Supplied records Start Marker

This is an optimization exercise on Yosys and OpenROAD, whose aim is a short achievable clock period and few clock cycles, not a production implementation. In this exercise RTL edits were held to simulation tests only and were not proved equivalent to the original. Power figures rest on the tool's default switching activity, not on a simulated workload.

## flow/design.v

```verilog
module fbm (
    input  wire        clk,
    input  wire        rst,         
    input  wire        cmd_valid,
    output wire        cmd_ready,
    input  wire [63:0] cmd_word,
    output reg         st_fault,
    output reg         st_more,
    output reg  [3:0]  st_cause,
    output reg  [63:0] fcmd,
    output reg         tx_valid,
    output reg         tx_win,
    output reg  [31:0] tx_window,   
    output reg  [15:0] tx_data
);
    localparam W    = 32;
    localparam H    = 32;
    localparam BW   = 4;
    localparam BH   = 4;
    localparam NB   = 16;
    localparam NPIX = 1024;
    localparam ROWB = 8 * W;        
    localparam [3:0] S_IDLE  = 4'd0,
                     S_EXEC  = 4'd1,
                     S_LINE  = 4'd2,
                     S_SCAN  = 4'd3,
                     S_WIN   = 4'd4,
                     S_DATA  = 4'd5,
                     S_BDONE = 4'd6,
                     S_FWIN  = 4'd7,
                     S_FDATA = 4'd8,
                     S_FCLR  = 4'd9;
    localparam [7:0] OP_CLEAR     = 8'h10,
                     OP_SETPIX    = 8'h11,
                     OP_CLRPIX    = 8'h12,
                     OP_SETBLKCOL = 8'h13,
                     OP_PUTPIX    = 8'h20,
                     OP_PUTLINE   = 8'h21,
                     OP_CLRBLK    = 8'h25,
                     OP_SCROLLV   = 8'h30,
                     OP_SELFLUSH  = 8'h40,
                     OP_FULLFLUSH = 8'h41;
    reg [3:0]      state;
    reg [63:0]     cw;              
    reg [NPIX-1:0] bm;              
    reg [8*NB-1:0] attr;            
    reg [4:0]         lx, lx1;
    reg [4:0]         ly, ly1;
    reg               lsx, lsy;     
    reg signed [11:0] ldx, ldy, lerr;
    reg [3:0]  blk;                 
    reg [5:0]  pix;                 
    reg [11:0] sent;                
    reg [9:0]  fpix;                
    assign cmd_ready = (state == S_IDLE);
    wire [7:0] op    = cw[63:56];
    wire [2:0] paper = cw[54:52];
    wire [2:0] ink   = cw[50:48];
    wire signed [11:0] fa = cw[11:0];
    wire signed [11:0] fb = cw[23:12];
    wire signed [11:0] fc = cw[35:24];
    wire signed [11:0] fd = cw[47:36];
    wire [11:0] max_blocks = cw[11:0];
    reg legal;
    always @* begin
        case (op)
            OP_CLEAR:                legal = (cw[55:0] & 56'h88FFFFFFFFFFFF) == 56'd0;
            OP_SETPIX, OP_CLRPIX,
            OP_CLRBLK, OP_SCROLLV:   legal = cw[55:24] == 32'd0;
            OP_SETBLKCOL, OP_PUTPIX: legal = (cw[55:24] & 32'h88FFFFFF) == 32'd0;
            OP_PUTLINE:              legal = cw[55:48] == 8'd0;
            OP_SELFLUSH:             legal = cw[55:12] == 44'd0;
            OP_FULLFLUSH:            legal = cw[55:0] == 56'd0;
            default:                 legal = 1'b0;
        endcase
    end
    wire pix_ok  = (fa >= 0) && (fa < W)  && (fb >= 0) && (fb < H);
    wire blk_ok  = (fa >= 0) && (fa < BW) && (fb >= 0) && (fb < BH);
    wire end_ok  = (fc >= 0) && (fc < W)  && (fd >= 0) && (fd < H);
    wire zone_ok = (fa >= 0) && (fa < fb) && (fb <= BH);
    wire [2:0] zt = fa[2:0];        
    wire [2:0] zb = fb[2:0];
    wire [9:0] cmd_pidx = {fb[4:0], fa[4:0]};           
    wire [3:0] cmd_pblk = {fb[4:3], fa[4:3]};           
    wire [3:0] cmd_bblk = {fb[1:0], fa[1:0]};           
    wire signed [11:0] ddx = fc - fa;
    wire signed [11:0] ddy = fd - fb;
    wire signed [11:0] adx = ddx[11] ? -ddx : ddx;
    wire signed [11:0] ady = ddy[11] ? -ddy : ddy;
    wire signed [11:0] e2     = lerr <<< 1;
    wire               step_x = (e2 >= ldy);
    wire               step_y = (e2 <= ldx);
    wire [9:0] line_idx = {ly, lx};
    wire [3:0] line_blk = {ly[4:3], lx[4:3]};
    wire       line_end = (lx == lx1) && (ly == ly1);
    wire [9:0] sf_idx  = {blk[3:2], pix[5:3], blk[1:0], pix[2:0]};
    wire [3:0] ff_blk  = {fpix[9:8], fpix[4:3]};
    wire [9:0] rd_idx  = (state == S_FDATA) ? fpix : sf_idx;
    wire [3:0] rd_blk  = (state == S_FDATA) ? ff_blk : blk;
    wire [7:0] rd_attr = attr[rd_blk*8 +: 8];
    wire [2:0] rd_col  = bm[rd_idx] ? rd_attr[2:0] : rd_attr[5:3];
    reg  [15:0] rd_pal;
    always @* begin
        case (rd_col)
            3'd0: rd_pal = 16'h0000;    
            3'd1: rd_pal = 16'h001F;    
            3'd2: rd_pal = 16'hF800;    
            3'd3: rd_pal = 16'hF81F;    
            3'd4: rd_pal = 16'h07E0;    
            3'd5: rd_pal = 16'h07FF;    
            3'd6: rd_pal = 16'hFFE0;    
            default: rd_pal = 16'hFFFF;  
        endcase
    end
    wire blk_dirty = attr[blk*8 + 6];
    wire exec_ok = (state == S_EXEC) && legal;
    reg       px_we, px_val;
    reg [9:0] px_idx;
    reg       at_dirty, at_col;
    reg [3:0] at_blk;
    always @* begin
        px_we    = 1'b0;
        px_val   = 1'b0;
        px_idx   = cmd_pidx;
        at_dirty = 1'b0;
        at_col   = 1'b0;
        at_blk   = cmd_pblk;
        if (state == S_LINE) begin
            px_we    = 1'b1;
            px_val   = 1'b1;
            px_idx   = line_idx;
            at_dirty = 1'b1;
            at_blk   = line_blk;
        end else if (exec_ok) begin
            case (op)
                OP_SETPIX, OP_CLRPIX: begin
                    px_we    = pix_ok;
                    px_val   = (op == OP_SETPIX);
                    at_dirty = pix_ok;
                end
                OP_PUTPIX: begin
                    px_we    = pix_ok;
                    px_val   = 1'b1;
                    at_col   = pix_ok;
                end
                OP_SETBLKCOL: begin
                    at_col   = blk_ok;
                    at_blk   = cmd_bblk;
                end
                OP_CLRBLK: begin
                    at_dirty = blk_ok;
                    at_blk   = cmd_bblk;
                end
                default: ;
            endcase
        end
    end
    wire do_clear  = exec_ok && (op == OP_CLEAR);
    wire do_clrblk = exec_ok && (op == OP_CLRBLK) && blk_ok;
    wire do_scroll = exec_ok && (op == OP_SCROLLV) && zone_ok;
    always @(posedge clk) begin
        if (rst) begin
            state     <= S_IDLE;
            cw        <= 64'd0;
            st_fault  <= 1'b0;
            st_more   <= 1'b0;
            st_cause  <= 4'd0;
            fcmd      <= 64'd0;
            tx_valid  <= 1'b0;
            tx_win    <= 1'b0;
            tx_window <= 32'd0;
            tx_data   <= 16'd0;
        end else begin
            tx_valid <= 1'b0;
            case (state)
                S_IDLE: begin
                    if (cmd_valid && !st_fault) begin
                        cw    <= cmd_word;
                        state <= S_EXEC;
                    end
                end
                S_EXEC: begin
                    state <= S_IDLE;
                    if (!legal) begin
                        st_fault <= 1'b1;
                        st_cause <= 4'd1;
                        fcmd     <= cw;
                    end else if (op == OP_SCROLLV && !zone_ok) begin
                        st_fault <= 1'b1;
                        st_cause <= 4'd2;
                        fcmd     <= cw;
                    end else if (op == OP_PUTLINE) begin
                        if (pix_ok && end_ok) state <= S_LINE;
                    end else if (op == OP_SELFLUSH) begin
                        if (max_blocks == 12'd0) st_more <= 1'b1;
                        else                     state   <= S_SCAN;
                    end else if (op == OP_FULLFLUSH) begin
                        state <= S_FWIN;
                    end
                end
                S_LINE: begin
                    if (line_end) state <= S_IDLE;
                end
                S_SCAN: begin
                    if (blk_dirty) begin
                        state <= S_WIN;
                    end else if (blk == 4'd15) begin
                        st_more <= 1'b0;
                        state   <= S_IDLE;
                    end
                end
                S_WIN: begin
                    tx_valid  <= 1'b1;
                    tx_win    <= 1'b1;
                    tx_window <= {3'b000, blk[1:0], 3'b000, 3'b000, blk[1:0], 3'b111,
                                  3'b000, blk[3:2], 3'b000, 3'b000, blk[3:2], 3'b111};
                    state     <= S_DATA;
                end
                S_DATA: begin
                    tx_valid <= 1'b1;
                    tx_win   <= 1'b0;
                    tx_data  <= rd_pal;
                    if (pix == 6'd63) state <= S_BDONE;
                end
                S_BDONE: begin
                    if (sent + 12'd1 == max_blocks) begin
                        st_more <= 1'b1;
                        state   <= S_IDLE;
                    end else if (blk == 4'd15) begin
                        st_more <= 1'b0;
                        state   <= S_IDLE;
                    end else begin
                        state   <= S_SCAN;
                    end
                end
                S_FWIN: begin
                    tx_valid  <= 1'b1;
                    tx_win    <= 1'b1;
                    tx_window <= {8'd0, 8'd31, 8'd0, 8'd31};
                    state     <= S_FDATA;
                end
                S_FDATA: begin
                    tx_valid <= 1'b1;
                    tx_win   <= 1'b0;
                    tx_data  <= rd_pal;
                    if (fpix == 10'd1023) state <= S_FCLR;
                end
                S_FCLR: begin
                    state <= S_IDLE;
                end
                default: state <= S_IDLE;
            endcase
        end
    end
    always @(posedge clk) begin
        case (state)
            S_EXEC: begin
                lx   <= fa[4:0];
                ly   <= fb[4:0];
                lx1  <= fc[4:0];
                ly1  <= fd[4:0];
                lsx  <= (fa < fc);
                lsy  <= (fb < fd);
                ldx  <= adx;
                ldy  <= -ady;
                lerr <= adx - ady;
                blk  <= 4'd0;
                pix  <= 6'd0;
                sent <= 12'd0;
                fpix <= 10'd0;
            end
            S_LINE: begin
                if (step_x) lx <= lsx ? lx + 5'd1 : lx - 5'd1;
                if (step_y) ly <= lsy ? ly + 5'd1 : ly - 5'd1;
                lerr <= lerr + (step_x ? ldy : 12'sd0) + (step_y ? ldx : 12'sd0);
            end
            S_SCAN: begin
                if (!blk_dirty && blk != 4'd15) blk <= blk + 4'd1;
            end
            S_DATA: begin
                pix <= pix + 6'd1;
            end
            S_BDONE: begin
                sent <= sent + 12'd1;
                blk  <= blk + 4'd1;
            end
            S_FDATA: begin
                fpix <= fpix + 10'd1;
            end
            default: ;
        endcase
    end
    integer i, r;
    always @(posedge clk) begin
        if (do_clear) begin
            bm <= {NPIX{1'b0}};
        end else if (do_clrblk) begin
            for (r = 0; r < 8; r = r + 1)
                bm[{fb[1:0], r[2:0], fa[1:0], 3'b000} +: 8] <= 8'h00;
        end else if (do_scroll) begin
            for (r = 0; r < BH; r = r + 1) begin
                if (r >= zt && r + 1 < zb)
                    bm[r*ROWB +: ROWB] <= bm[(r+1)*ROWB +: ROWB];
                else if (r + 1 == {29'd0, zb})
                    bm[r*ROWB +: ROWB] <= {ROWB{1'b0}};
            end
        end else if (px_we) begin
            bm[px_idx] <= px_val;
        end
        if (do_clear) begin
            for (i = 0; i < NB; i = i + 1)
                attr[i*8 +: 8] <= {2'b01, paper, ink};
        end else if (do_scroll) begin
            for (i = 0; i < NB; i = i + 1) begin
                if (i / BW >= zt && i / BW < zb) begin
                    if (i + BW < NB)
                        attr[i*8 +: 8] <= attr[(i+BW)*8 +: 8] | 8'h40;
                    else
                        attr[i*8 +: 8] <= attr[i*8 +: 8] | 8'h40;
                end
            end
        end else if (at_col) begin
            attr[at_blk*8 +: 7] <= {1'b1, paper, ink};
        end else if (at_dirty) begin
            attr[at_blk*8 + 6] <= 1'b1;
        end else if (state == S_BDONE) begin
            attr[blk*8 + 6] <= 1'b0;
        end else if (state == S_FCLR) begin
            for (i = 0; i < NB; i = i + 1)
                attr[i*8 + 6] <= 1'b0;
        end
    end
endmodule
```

Supplied records End Marker

● Try it:
Work out the number of lines in the entries above that hold the word "NPIX", giving the number without comment.

● Response to the exercise:
3